# [Prompt]
For the records that follow, please set down exactly the lines between the one holding "nor4_1 | 3 | 3" and the one holding "clkbuf_16 | 0 | 9", inclusive, and only those.

(Exercise input begins)

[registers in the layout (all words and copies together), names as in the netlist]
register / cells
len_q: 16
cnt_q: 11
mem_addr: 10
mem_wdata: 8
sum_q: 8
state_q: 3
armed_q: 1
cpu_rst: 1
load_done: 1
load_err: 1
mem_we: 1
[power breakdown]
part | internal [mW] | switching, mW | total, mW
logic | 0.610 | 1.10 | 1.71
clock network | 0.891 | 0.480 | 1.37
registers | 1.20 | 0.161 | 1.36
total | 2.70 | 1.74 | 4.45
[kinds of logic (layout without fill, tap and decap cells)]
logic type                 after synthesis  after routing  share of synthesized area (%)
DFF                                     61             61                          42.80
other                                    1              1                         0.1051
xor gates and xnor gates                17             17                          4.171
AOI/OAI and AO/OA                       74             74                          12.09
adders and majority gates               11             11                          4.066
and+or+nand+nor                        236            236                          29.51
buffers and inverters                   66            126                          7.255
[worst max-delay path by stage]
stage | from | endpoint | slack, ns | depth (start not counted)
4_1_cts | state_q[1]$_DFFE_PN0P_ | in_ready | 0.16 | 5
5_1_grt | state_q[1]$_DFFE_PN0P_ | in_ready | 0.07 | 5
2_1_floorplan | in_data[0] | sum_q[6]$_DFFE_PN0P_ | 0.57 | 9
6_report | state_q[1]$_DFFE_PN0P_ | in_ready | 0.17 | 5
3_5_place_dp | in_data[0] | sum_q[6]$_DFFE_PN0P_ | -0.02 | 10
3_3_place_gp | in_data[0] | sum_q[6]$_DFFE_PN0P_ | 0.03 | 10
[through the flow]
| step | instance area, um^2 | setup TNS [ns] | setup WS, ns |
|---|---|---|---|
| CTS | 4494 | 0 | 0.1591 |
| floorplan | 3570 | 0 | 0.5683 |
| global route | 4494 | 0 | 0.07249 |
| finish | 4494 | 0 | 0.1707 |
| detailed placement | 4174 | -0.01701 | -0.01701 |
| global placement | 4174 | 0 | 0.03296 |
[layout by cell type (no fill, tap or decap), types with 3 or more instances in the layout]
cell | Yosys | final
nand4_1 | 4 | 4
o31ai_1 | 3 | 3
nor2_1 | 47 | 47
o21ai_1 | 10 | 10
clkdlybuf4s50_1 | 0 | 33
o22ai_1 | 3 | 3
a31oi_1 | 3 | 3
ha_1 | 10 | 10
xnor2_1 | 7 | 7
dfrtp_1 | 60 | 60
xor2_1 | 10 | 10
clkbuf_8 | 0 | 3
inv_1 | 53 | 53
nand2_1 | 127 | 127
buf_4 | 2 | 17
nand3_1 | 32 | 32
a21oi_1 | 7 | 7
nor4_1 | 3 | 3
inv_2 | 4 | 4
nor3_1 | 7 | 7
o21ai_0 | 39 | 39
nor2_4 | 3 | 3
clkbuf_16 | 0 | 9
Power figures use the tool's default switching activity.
==> config.mk <==
export PLATFORM = sky130hd
export DESIGN_NAME = fetch_ctrl
export DESIGN_NICKNAME = d
export VERILOG_FILES = /design/src/rtl/fetch_ctrl_pkg.sv /design/src/rtl/fetch_ctrl_pc_reg.sv /design/src/rtl/fetch_ctrl.sv
export SDC_FILE = /design/constraint.sdc
export NUM_CORES = 1
export LEC_CHECK = 0
export ABC_AREA = 1
export CORE_MARGIN = 8
export CORE_UTILIZATION = 44
export DETAILED_ROUTE_END_ITERATION = 16
export PLACE_DENSITY = 0.86
export SKIP_LAST_GASP = 1
export SYNTH_ARGS = -nofsm -noshare
export SYNTH_HDL_FRONTEND = slang
export SYNTH_SLANG_ARGS = --single-unit
export TNS_END_PERCENT = 1
==> constraint.sdc <==
create_clock -name clk -period 6.4 [get_ports clk]
set_input_delay 1.28 -clock clk [delete_from_list [all_inputs] [get_ports clk]]
set_output_delay 1.28 -clock clk [all_outputs]
set_load 0.02 [all_outputs]
==> src/rtl/fetch_ctrl_pkg.sv <==
// Shared widths, reset PC and FSM encoding for the fetch unit.
// Imported by fetch_ctrl and fetch_pc_reg.
package fetch_ctrl_pkg;

  localparam int XLEN = 64;
  localparam int ILEN = 32;

  localparam logic [XLEN-1:0] RESET_PC_DEF =
    64'h0000_0000_8000_0000;

  typedef enum logic [1:0] {
    IDLE = 2'd0,
    REQ  = 2'd1,
    WAIT = 2'd2,
    HOLD = 2'd3
  } fetch_state_e;

  function automatic logic [XLEN-1:0] align4(
    input logic [XLEN-1:0] a
  );
    return {a[XLEN-1:2], 2'b00};
  endfunction

endpackage

==> src/rtl/fetch_ctrl_pc_reg.sv <==
// Fetch PC register: redirect (word aligned) beats +4, reset to RESET_PC.
// Ports: clk, rst, redirect_i, dnpc_i, adv_i (step +4), pc_o (pc_q).
module fetch_pc_reg
  import fetch_ctrl_pkg::*;
#(
  parameter logic [XLEN-1:0] RESET_PC = RESET_PC_DEF
) (
  input  logic            clk,
  input  logic            rst,
  input  logic            redirect_i,
  input  logic [XLEN-1:0] dnpc_i,
  input  logic            adv_i,
  output logic [XLEN-1:0] pc_o
);

  always_ff @(posedge clk or posedge rst) begin
    if (rst) begin
      pc_o <= RESET_PC;
    end else if (redirect_i) begin
      pc_o <= align4(dnpc_i);
    end else if (adv_i) begin
      pc_o <= pc_o + XLEN'(4);
    end
  end

endmodule

==> src/rtl/fetch_ctrl.sv <==
// Instruction fetch controller: one outstanding imem request, holds the
// word for decode. Ports: clk/rst, redirect_i/dnpc_i, imem_* bus,
// inst_valid_o/inst_o/pc_o/inst_ready_i to decode, fetch_cnt_o.
module fetch_ctrl
  import fetch_ctrl_pkg::*;
#(
  parameter logic [XLEN-1:0] RESET_PC = RESET_PC_DEF
) (
  input  logic            clk,
  input  logic            rst,
  input  logic            redirect_i,
  input  logic [XLEN-1:0] dnpc_i,
  output logic            imem_req_o,
  output logic [XLEN-1:0] imem_addr_o,
  input  logic            imem_gnt_i,
  input  logic            imem_rvalid_i,
  input  logic [ILEN-1:0] imem_rdata_i,
  output logic            inst_valid_o,
  output logic [ILEN-1:0] inst_o,
  output logic [XLEN-1:0] pc_o,
  input  logic            inst_ready_i,
  output logic [31:0]     fetch_cnt_o
);

  fetch_state_e    state_q, state_d;
  logic            drop_q, drop_d;
  logic            adv, cap, cnt_inc;
  logic [XLEN-1:0] pc_q;
  logic [ILEN-1:0] inst_q;
  logic [XLEN-1:0] pc_out_q;
  logic [31:0]     cnt_q;

  fetch_pc_reg #(
    .RESET_PC (RESET_PC)
  ) u_pc (
    .clk        (clk),
    .rst        (rst),
    .redirect_i (redirect_i),
    .dnpc_i     (dnpc_i),
    .adv_i      (adv),
    .pc_o       (pc_q)
  );

  always_ff @(posedge clk or posedge rst) begin
    if (rst) begin
      state_q  <= IDLE;
      drop_q   <= 1'b0;
      inst_q   <= '0;
      pc_out_q <= '0;
      cnt_q    <= '0;
    end else begin
      state_q <= state_d;
      drop_q  <= drop_d;
      if (cap) begin
        inst_q   <= imem_rdata_i;
        pc_out_q <= pc_q;
      end
      if (cnt_inc) begin
        cnt_q <= cnt_q + 32'd1;
      end
    end
  end

  always_comb begin
    state_d      = state_q;
    drop_d       = drop_q;
    adv          = 1'b0;
    cap          = 1'b0;
    cnt_inc      = 1'b0;
    imem_req_o   = 1'b0;
    inst_valid_o = 1'b0;
    unique case (state_q)
      IDLE: state_d = REQ;
      REQ: begin
        imem_req_o = 1'b1;
        if (imem_gnt_i) begin
          state_d = WAIT;
          // in-flight word now belongs to the old path
          if (redirect_i) drop_d = 1'b1;
        end
      end
      WAIT: begin
        if (imem_rvalid_i) begin
          if (drop_q || redirect_i) begin
            state_d = REQ;
            drop_d  = 1'b0;
          end else begin
            state_d = HOLD;
            cap     = 1'b1;
          end
        end else if (redirect_i) begin
          drop_d = 1'b1;
        end
      end
      HOLD: begin
        inst_valid_o = 1'b1;
        if (inst_ready_i) begin
          adv     = 1'b1;
          cnt_inc = 1'b1;
          state_d = REQ;
        end else if (redirect_i) begin
          state_d = REQ;
        end
      end
      default: state_d = IDLE;
    endcase
  end

  assign imem_addr_o = pc_q;
  assign inst_o      = inst_q;
  assign pc_o        = pc_out_q;
  assign fetch_cnt_o = cnt_q;

endmodule

Yosys cells after proc, flatten, opt, wreduce, memory -nomap -nowiden
Index checks and enable logic that the tools add are counted.
W data, S select, Z words.

word-level totals
  bits in registers = 195
  latch bits = 0
  memory bits (writable) = 0
  memory bits (read-only) = 0
  input bits = 102
  logic and storage cells = 41
  memories kept = 0

cells by class
  $add $sub $neg = 2
  multipliers = 0
  divide/modulo/power cells = 0
  $lt $le $gt $ge = 0
  equal/unequal tests = 7
  shift-type cells = 0
  mux-type cells = 20
  bitwise logic cells = 0
  reduce and logical (&&, ||, !) cells = 6

operators with widths
  cell                     count
  $mux W64                 2
  $add A64 B3 Y64 const B  1
  $add A32 B1 Y32 const B  1
  $mux W1                  11
  $mux W2                  5
  $pmux W2 S4              1
  $ne A3 B3 Y1 const B     2
  $reduce_and A3 Y1        2
  $eq A2 B2 Y1 const B     2
  $ne A2 B2 Y1 const B     2
  $reduce_bool A2 Y1       2
  $eq A2 B1 Y1 const B     1
  $logic_not A2 Y1         1
  $pmux W1 S2              1
  $logic_or A1 B1 Y1       1

Logic depth before layout (Yosys ltp)
  depth in word-level cells = 4
  gate-level depth with buffers = 11
  depth with buffers taken out = 11

Cells and area by module
From an unflattened synthesis, not the netlist that was laid out.

unflattened totals
  cell total of the unflattened synthesis = 1156
  area, all modules = 10266.1 sq um

by module, submodules not included
  module        instances  cells an instance  area each (sq um)  sequential area each (sq um)
  fetch_ctrl    1          461                5677.9             3278.1
  fetch_pc_reg  1          695                4588.2             1552.7

Least setup slack after synthesis
No wires, ideal clock.

  path kind = input-to-reg
  start point = input inst_ready_i
  end point = register u_pc.pc_o[6]
  setup time = 87 ps
  arrival = 2158 ps
  path slack = 4155 ps
  cell stages on the path = 7
  buffers on the path = 3
  path through = nand2_2 -> buf_2 -> nor2_1 -> buf_2 -> buf_2 -> nand3_1 -> o211ai_1

on the way
  word-level cells in the longest chain between the ends = 3

ends and longest elaborated chain
  what                          line                     RTL
  start, declared               fetch_ctrl.sv:21         input logic inst_ready_i,
  $mux W1                       fetch_ctrl.sv:97         if (inst_ready_i) begin
  $mux W1                       fetch_ctrl.sv:72         unique case (state_q)
  $reduce_bool A2 Y1 (no line)  --
  end signal, assigned          fetch_ctrl_pc_reg.sv:20  pc_o <= align4(dnpc_i);
  end signal, assigned          fetch_ctrl_pc_reg.sv:22  pc_o <= pc_o + XLEN'(4);
  end, declared                 fetch_ctrl_pc_reg.sv:13  output logic [XLEN-1:0] pc_o

Every way passes these cells.
A chain may end at the register's enable or synchronous reset.

Worst setup path after layout
  start point = input inst_ready_i
  end point = register u_pc.pc_o[4]

The elaborated chain is that of the path after synthesis.

==> results.cfg <==
[detailed_routing]
drc = 0
drtAntennaViolNets = 0
vias = 10031
avgViaCountPerCell = 5.24
drt_iter0_markers = 954
wl_um = 36000
wl_per_cell_um = 18.8
dr.pass1.iters = 5

[critical_path]
crit_arrival_ns = 3.82
worst-r2r-setup-slack_ns = 3.62
crit_type = in -> reg
rr_startpoint = state_q[1]$_DFFE_PP0P_
cp-startpoint = inst_ready_i
endpoint = u_pc.pc_o[4]$_DFFE_PP0N_
r2r_cells = 5
required_ns = 6.71
crit_path_end_kind = flop
timing.rr.end = u_pc.pc_o[4]$_DFFE_PP0N_
path_max_fanout = 20
startpoint_type = input pin

[logic_synthesis]
synthCells = 1342
syn-mean-instance-area_sq_um = 7.57
synth_seq_cells = 191
yosys.area_share.simple_pct = 29.5
synthXorXnorAreaFrac_pct = 3.02
syn_area_sq_um = 10200
yosysTopAreaCell = dfrtp_1
synthMuxAreaShare_pct = 3.99
ys_seq_area_share_pct = 47.0
synth_area_leaders = dfrtp_1 (47%), nand2_1 (17%), inv_1 (5.7%), o21ai_0 (5.7%), nor2_1 (5.2%)
synth_top_family_by_area = simple AND/OR/NAND/NOR gates
synth_compound_area_share_pct = 8.16
synth_top_area_share_pct = 46.8
synth_fa_ha_area_share_pct = 0.616
yosysWarnings = 0
ys_types = 33

[clocking]
numCtsBuffers = 17
clk_path_buf_depth = 2
hold_buffers = 0
ctsRootBufferMaster = clkbuf_16
insertion_delay_ns = 0.44
path_clk_slew_ns = 0.07
post-cts-setup-buffer-count = 0
ctsResizeCount = 0
cts_sinks = 191
cts_tree = yes
cts.htree.levels = 4

[layout]
final_nets = 1725
post-route-cell-area_sq_um = 13900
antenna_cells = 0
fillers = 1941
area_delta_synth_final_pct = 36.5
drive_above_1_share_pct = 5.95

[die]
io_pins = 296
dieWidth_um = 168
dieArea_sq_um = 28200
die_h_um = 168
core_area_sq_um = 22600
fp-row-count = 55
start_util_pct = 44.9

[grt]
grt_start_max_net_pins = 192
grt_util_all_layers_pct = 25.2
overflow = 0
grt_pass1_vias = 9872
antenna_found_initial = 0
grt_first_pass_wirelength_um = 56300

[timing]
rsz0062_at_grt = no
setup_viol = 0
slew_violations = 0
final.min_clock_period_ns = 3.51
fin_crit_sh_pct = 54.8
fmax_mhz = 285
fin_setup_tns_ns = 0
hold_viol_final = 0
slew_headroom_pct = 30.3
clock_skew_ns = 0.0141
worst_slew_pin_slew_ns = 1.04

[placement]
io_buffers = 289
placed_area_sq_um = 13300
gp_congestion = 0.939
dp_hpwl_um = 27600

[power_and_ir_drop]
p_leak_nw = 6.31
peakVddDrop_v = 0.000167
p_per_area_nw_per_um2 = 334

[job]
cap_violations = 0

[run_status]
status = completed

[worst_hold_path]
hold_path.class = reg -> reg
synthesized netlist by cell type (all sizes together):
master	instances
inv	156
conb	1
dfstp	1
buf	28
o311ai	1
a31oi	1
xor2	28
a211oi	1
nor2	153
nand4	10
nand2	453
ha	5
o21bai	9
nand3b	3
o21ai	121
xnor2	7
a21oi	3
nand3	95
o211ai	10
or2	1
nor3	12
dfrtp	190
o221ai	5
clkbuf	12
mux2	36
flip-flops by register name, summed over array words and instances, names as in the netlist:
register     flops
drop_q           1
fetch_cnt_o     32
inst_o          32
pc_o            62
state_q          2
u_pc.pc_o       62
layout make-up:
type / instances / area [sq um] / share of cell area (%)
sequential: 191 / 4780 / 34.5
multi-input combinational: 958 / 4630 / 33.3
timing repair buffer: 294 / 2940 / 21.2
inverter: 156 / 589 / 4.25
clock buffer: 18 / 429 / 3.09
tap: 285 / 357 / 2.57
clock inverter: 14 / 151 / 1.09
stage by stage:
step	total power [mW]	std cells	worst slack, ns	util (%)	hold slack (ns)
finish	4.63	1916	2.89	61.3	0.485
floorplan	2.63	1345	2.66	-	0.550
detailed placement	3.58	1884	2.49	58.7	0.472
global placement	3.53	1884	2.56	58.7	0.465
global route	4.85	1916	2.77	61.3	0.502
CTS	4.66	1916	2.94	61.3	0.490
layout by cell type, fill, tap and decap left out, drive strengths merged:
cell and instances:
nand2 453, clkdlybuf4s50 288, dfrtp 190, inv 161, nor2 153, o21ai 121
nand3 95, mux2 36, xor2 28, clkbuf 18, nor3 12, nand4 10
o211ai 10, o21bai 9, xnor2 7, buf 6, clkinvlp 5, o221ai 5
ha 5, conb 4, nand3b 3, a21oi 3, clkinv 3, or2 1
a211oi 1, a31oi 1, o311ai 1, bufinv 1, dfstp 1
cell families after synthesis:
kind of cell             Yosys count
AO/OA/AOI/OAI                    151
adder cells (fa/ha/maj)            5
AND/OR/NAND/NOR                  727
flip-flops                       191
buffers and inverters            196
multiplexers                      36
other                              1
XOR/XNOR                          35
critical path, cell delays in order:
cell and delay (ns):
clkdlybuf4s50_1 0.50, nand2_2 0.20, nor2_2 0.81, inv_1 0.55, o311ai_0 0.46
where the power goes:
| part | switching (mW) | internal, mW |
|---|---|---|
| clock network | 0.525 | 0.552 |
| logic | 0.939 | 0.829 |
| registers | 0.246 | 1.54 |
routing by layer:
metal	GRT usage, %	up-vias	part of all wire, %
li1	-	4774	-
met3	5.80	71	8.1
met4	10.4	0	3.4
met1	32.7	4744	43
met2	39.9	442	46
met5	0	-	0
how the worst min path moves through the flow:
stage / from / endpoint / slack (ns) / depth (start not counted)
4_1_cts: pc_o[23]$_DFFE_PP0P_ / pc_o[23]$_DFFE_PP0P_ / 0.49 / 2
3_5_place_dp: pc_o[23]$_DFFE_PP0P_ / pc_o[23]$_DFFE_PP0P_ / 0.47 / 2
6_report: pc_o[58]$_DFFE_PP0P_ / pc_o[58]$_DFFE_PP0P_ / 0.48 / 2
5_1_grt: pc_o[61]$_DFFE_PP0P_ / pc_o[61]$_DFFE_PP0P_ / 0.50 / 2
2_1_floorplan: u_pc.pc_o[31]$_DFFE_PP1N_ / u_pc.pc_o[31]$_DFFE_PP1N_ / 0.55 / 2
3_3_place_gp: pc_o[25]$_DFFE_PP0P_ / pc_o[25]$_DFFE_PP0P_ / 0.47 / 2
Power figures use the tool's default switching activity.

(Exercise input ends)

# [Response to this exercise]
nor4_1 | 3 | 3
inv_2 | 4 | 4
nor3_1 | 7 | 7
o21ai_0 | 39 | 39
nor2_4 | 3 | 3
clkbuf_16 | 0 | 9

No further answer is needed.